(Stored data entries)
From an optimization exercise on the open Yosys and OpenROAD flow, aimed at small area; shortcuts taken in it are not production practice.
Where RTL was checked, it was by simulation tests only, not by an equivalence proof against the original.
Power figures rest on the tool's default switching activity, not on a simulated workload. The flow treats the clock pin as an ideal source, which a real chip does not have.

==> build 13: inputs <==
==> flow/design.v <==
`timescale 1ns/1ps
module uart_axil_bridge_top #(
    parameter int N_BANKS       = 4,
    parameter int REGS_PER_BANK = 8,
    parameter int CLKS_PER_BIT  = 8
) (
    input  logic aclk,
    input  logic aresetn,
    input  logic rxd,
    output logic txd
);
    logic [1:0]   sync;
    logic [6:0]   t;
    logic         clr;            
    logic [7:0]   f [8];
    logic [127:0] g [8];
    logic         rx_busy;
    logic [2:0]   rx_bit;
    logic [3:0]   rx_byte;
    logic         rb;
    logic         cand_wr;        
    logic         op_ok;          
    logic         err;            
    logic [2:0]   lane;           
    logic         cur_wr;
    logic         pend;           
    logic         act;            
    logic         tx_busy;
    logic         tx_hdr;
    logic [2:0]   tx_by;
    logic [3:0]   tx_st;
    logic         nb;
    logic         ph0;
    logic         rx_data;
    logic         rx_wr;
    logic         rx_last;
    logic         ftap;
    logic         fresh;
    logic         txv;
    logic [1:0]   w;
    logic         gout;
    logic         wbit;
    logic         cbit;
    logic         win0;
    logic         g_wr;
    logic         f_cp;
    logic         in_set;
    assign ph0     = t[2:0] == 3'd0;
    assign rx_data = !rx_byte[3];
    assign rx_wr   = rx_data && t[2:0] == rx_bit;
    assign rx_last = rx_wr && rx_byte[2:0] == 3'd7 && rx_bit == 3'd7;
    always_comb
    begin
        case (rx_byte[2:0])
            3'd0:    in_set = rx_bit >= 3'd5;
            3'd1:    in_set = rx_bit >= 3'd2;
            3'd2,
            3'd3:    in_set = 1'b1;
            default: in_set = 1'b0;
        endcase
    end
    assign w    = {f[0][4], f[0][3]};
    assign gout = g[lane][0];
    assign wbit = f[{1'b1, t[4:3]}][0];
    assign cbit = gout && !err;
    assign win0 = pend && t[4:0] == 5'd31 && t[6:5] == w - 1'b1;
    assign g_wr = act && cur_wr && !err;
    assign f_cp = act && !cur_wr;
    assign ftap   = f[tx_by][0];
    assign fresh  = (t[2:0] == tx_st[2:0]) ? ftap : nb;
    always_comb
    begin
        if (tx_st[3])
        begin
            txv = tx_st[0];
        end
        else if (tx_hdr)
        begin
            txv = tx_st[2] ? (cur_wr ^ !tx_st[0]) : err;
        end
        else
        begin
            txv = fresh;
        end
    end
    always_ff @(posedge aclk)
    begin
        if (!aresetn)
        begin
            sync    <= 2'b11;
            t       <= '0;
            clr     <= 1'b1;
            rx_busy <= 1'b0;
            rx_bit  <= 3'd7;
            rx_byte <= 4'd15;
            pend    <= 1'b0;
            act     <= 1'b0;
            tx_busy <= 1'b0;
            txd     <= 1'b1;
        end
        else
        begin
            sync <= {sync[0], rxd};
            t    <= t + 1'b1;
            if (t == 7'd127)
            begin
                clr <= 1'b0;
            end
            if (ph0)
            begin
                if (!rx_busy)
                begin
                    rx_busy <= !sync[1];
                end
                else
                begin
                    rx_bit <= rx_bit + 1'b1;
                    if (rx_bit == 3'd6)
                    begin
                        rx_busy <= 1'b0;
                    end
                    if (rx_bit == 3'd7)
                    begin
                        rx_byte <= rx_byte[3] ? {rx_byte[2], 3'd0} : rx_byte + 1'b1;
                    end
                end
            end
            if (rx_last)
            begin
                rx_byte <= 4'd15;
                pend    <= op_ok;
            end
            if (win0)
            begin
                pend <= 1'b0;
                act  <= 1'b1;
            end
            if (act && t[4:0] == 5'd31)
            begin
                act     <= 1'b0;
                tx_busy <= 1'b1;
            end
            if (ph0 && tx_busy)
            begin
                txd <= txv;
                if (!tx_hdr && tx_by == 3'd7 && tx_st == 4'd9)
                begin
                    tx_busy <= 1'b0;
                end
            end
        end
    end
    always_ff @(posedge aclk)
    begin
        if (ph0 && rx_busy)
        begin
            rb <= sync[1];
        end
        if (rx_wr)
        begin
            if (rx_byte[2:0] == 3'd0 && rx_bit == 3'd0)
            begin
                err <= 1'b0;
            end
            else if (rb && in_set)
            begin
                err <= 1'b1;
            end
        end
        if (win0)
        begin
            lane <= {f[1][2], f[1][1], f[0][5]};
        end
        if (rx_byte == 4'd8 && t[2:0] == rx_bit && rx_bit[2])
        begin
            case (rx_bit[1:0])
                2'd0: begin cand_wr <= !rb; op_ok <= 1'b1; end
                2'd1, 2'd3: op_ok <= op_ok && (rb == cand_wr);
                default: op_ok <= op_ok && (rb != cand_wr);
            endcase
        end
        if (rx_last)
        begin
            cur_wr <= cand_wr;
        end
        if (act && t[4:0] == 5'd31)
        begin
            tx_hdr <= 1'b1;
            tx_by  <= 3'd0;
            tx_st  <= 4'd8;
        end
        else if (ph0 && tx_busy)
        begin
            if (tx_st == 4'd8)
            begin
                tx_st <= 4'd0;
            end
            else if (tx_st == 4'd9)
            begin
                tx_st <= 4'd8;
                if (tx_hdr)
                begin
                    tx_hdr <= 1'b0;
                end
                else
                begin
                    tx_by <= tx_by + 1'b1;
                end
            end
            else if (tx_st == 4'd7)
            begin
                tx_st <= 4'd9;
            end
            else
            begin
                tx_st <= tx_st + 1'b1;
            end
        end
        nb <= fresh;
    end
    always_ff @(posedge aclk)
    begin
        for (int b = 0; b < 8; b++)
        begin
            if (rx_wr && rx_byte[2:0] == 3'(b))
            begin
                f[b] <= {rb, f[b][7:1]};
            end
            else if (f_cp && b >= 4 && t[4:3] == 2'(b - 4))
            begin
                f[b] <= {cbit, f[b][7:1]};
            end
            else
            begin
                f[b] <= {f[b][0], f[b][7:1]};
            end
        end
    end
    always_ff @(posedge aclk)
    begin
        for (int l = 0; l < 8; l++)
        begin
            g[l] <= {clr ? 1'b0 : (g_wr && lane == 3'(l)) ? wbit : g[l][0], g[l][127:1]};
        end
    end
endmodule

__Exercise objective__: Having read the entries above, set each one down again exactly.

__Written reply__:
From an optimization exercise on the open Yosys and OpenROAD flow, aimed at small area; shortcuts taken in it are not production practice.
Where RTL was checked, it was by simulation tests only, not by an equivalence proof against the original.
Power figures rest on the tool's default switching activity, not on a simulated workload. The flow treats the clock pin as an ideal source, which a real chip does not have.

==> build 13: inputs <==
==> flow/design.v <==
`timescale 1ns/1ps
module uart_axil_bridge_top #(
    parameter int N_BANKS       = 4,
    parameter int REGS_PER_BANK = 8,
    parameter int CLKS_PER_BIT  = 8
) (
    input  logic aclk,
    input  logic aresetn,
    input  logic rxd,
    output logic txd
);
    logic [1:0]   sync;
    logic [6:0]   t;
    logic         clr;            
    logic [7:0]   f [8];
    logic [127:0] g [8];
    logic         rx_busy;
    logic [2:0]   rx_bit;
    logic [3:0]   rx_byte;
    logic         rb;
    logic         cand_wr;        
    logic         op_ok;          
    logic         err;            
    logic [2:0]   lane;           
    logic         cur_wr;
    logic         pend;           
    logic         act;            
    logic         tx_busy;
    logic         tx_hdr;
    logic [2:0]   tx_by;
    logic [3:0]   tx_st;
    logic         nb;
    logic         ph0;
    logic         rx_data;
    logic         rx_wr;
    logic         rx_last;
    logic         ftap;
    logic         fresh;
    logic         txv;
    logic [1:0]   w;
    logic         gout;
    logic         wbit;
    logic         cbit;
    logic         win0;
    logic         g_wr;
    logic         f_cp;
    logic         in_set;
    assign ph0     = t[2:0] == 3'd0;
    assign rx_data = !rx_byte[3];
    assign rx_wr   = rx_data && t[2:0] == rx_bit;
    assign rx_last = rx_wr && rx_byte[2:0] == 3'd7 && rx_bit == 3'd7;
    always_comb
    begin
        case (rx_byte[2:0])
            3'd0:    in_set = rx_bit >= 3'd5;
            3'd1:    in_set = rx_bit >= 3'd2;
            3'd2,
            3'd3:    in_set = 1'b1;
            default: in_set = 1'b0;
        endcase
    end
    assign w    = {f[0][4], f[0][3]};
    assign gout = g[lane][0];
    assign wbit = f[{1'b1, t[4:3]}][0];
    assign cbit = gout && !err;
    assign win0 = pend && t[4:0] == 5'd31 && t[6:5] == w - 1'b1;
    assign g_wr = act && cur_wr && !err;
    assign f_cp = act && !cur_wr;
    assign ftap   = f[tx_by][0];
    assign fresh  = (t[2:0] == tx_st[2:0]) ? ftap : nb;
    always_comb
    begin
        if (tx_st[3])
        begin
            txv = tx_st[0];
        end
        else if (tx_hdr)
        begin
            txv = tx_st[2] ? (cur_wr ^ !tx_st[0]) : err;
        end
        else
        begin
            txv = fresh;
        end
    end
    always_ff @(posedge aclk)
    begin
        if (!aresetn)
        begin
            sync    <= 2'b11;
            t       <= '0;
            clr     <= 1'b1;
            rx_busy <= 1'b0;
            rx_bit  <= 3'd7;
            rx_byte <= 4'd15;
            pend    <= 1'b0;
            act     <= 1'b0;
            tx_busy <= 1'b0;
            txd     <= 1'b1;
        end
        else
        begin
            sync <= {sync[0], rxd};
            t    <= t + 1'b1;
            if (t == 7'd127)
            begin
                clr <= 1'b0;
            end
            if (ph0)
            begin
                if (!rx_busy)
                begin
                    rx_busy <= !sync[1];
                end
                else
                begin
                    rx_bit <= rx_bit + 1'b1;
                    if (rx_bit == 3'd6)
                    begin
                        rx_busy <= 1'b0;
                    end
                    if (rx_bit == 3'd7)
                    begin
                        rx_byte <= rx_byte[3] ? {rx_byte[2], 3'd0} : rx_byte + 1'b1;
                    end
                end
            end
            if (rx_last)
            begin
                rx_byte <= 4'd15;
                pend    <= op_ok;
            end
            if (win0)
            begin
                pend <= 1'b0;
                act  <= 1'b1;
            end
            if (act && t[4:0] == 5'd31)
            begin
                act     <= 1'b0;
                tx_busy <= 1'b1;
            end
            if (ph0 && tx_busy)
            begin
                txd <= txv;
                if (!tx_hdr && tx_by == 3'd7 && tx_st == 4'd9)
                begin
                    tx_busy <= 1'b0;
                end
            end
        end
    end
    always_ff @(posedge aclk)
    begin
        if (ph0 && rx_busy)
        begin
            rb <= sync[1];
        end
        if (rx_wr)
        begin
            if (rx_byte[2:0] == 3'd0 && rx_bit == 3'd0)
            begin
                err <= 1'b0;
            end
            else if (rb && in_set)
            begin
                err <= 1'b1;
            end
        end
        if (win0)
        begin
            lane <= {f[1][2], f[1][1], f[0][5]};
        end
        if (rx_byte == 4'd8 && t[2:0] == rx_bit && rx_bit[2])
        begin
            case (rx_bit[1:0])
                2'd0: begin cand_wr <= !rb; op_ok <= 1'b1; end
                2'd1, 2'd3: op_ok <= op_ok && (rb == cand_wr);
                default: op_ok <= op_ok && (rb != cand_wr);
            endcase
        end
        if (rx_last)
        begin
            cur_wr <= cand_wr;
        end
        if (act && t[4:0] == 5'd31)
        begin
            tx_hdr <= 1'b1;
            tx_by  <= 3'd0;
            tx_st  <= 4'd8;
        end
        else if (ph0 && tx_busy)
        begin
            if (tx_st == 4'd8)
            begin
                tx_st <= 4'd0;
            end
            else if (tx_st == 4'd9)
            begin
                tx_st <= 4'd8;
                if (tx_hdr)
                begin
                    tx_hdr <= 1'b0;
                end
                else
                begin
                    tx_by <= tx_by + 1'b1;
                end
            end
            else if (tx_st == 4'd7)
            begin
                tx_st <= 4'd9;
            end
            else
            begin
                tx_st <= tx_st + 1'b1;
            end
        end
        nb <= fresh;
    end
    always_ff @(posedge aclk)
    begin
        for (int b = 0; b < 8; b++)
        begin
            if (rx_wr && rx_byte[2:0] == 3'(b))
            begin
                f[b] <= {rb, f[b][7:1]};
            end
            else if (f_cp && b >= 4 && t[4:3] == 2'(b - 4))
            begin
                f[b] <= {cbit, f[b][7:1]};
            end
            else
            begin
                f[b] <= {f[b][0], f[b][7:1]};
            end
        end
    end
    always_ff @(posedge aclk)
    begin
        for (int l = 0; l < 8; l++)
        begin
            g[l] <= {clr ? 1'b0 : (g_wr && lane == 3'(l)) ? wbit : g[l][0], g[l][127:1]};
        end
    end
endmodule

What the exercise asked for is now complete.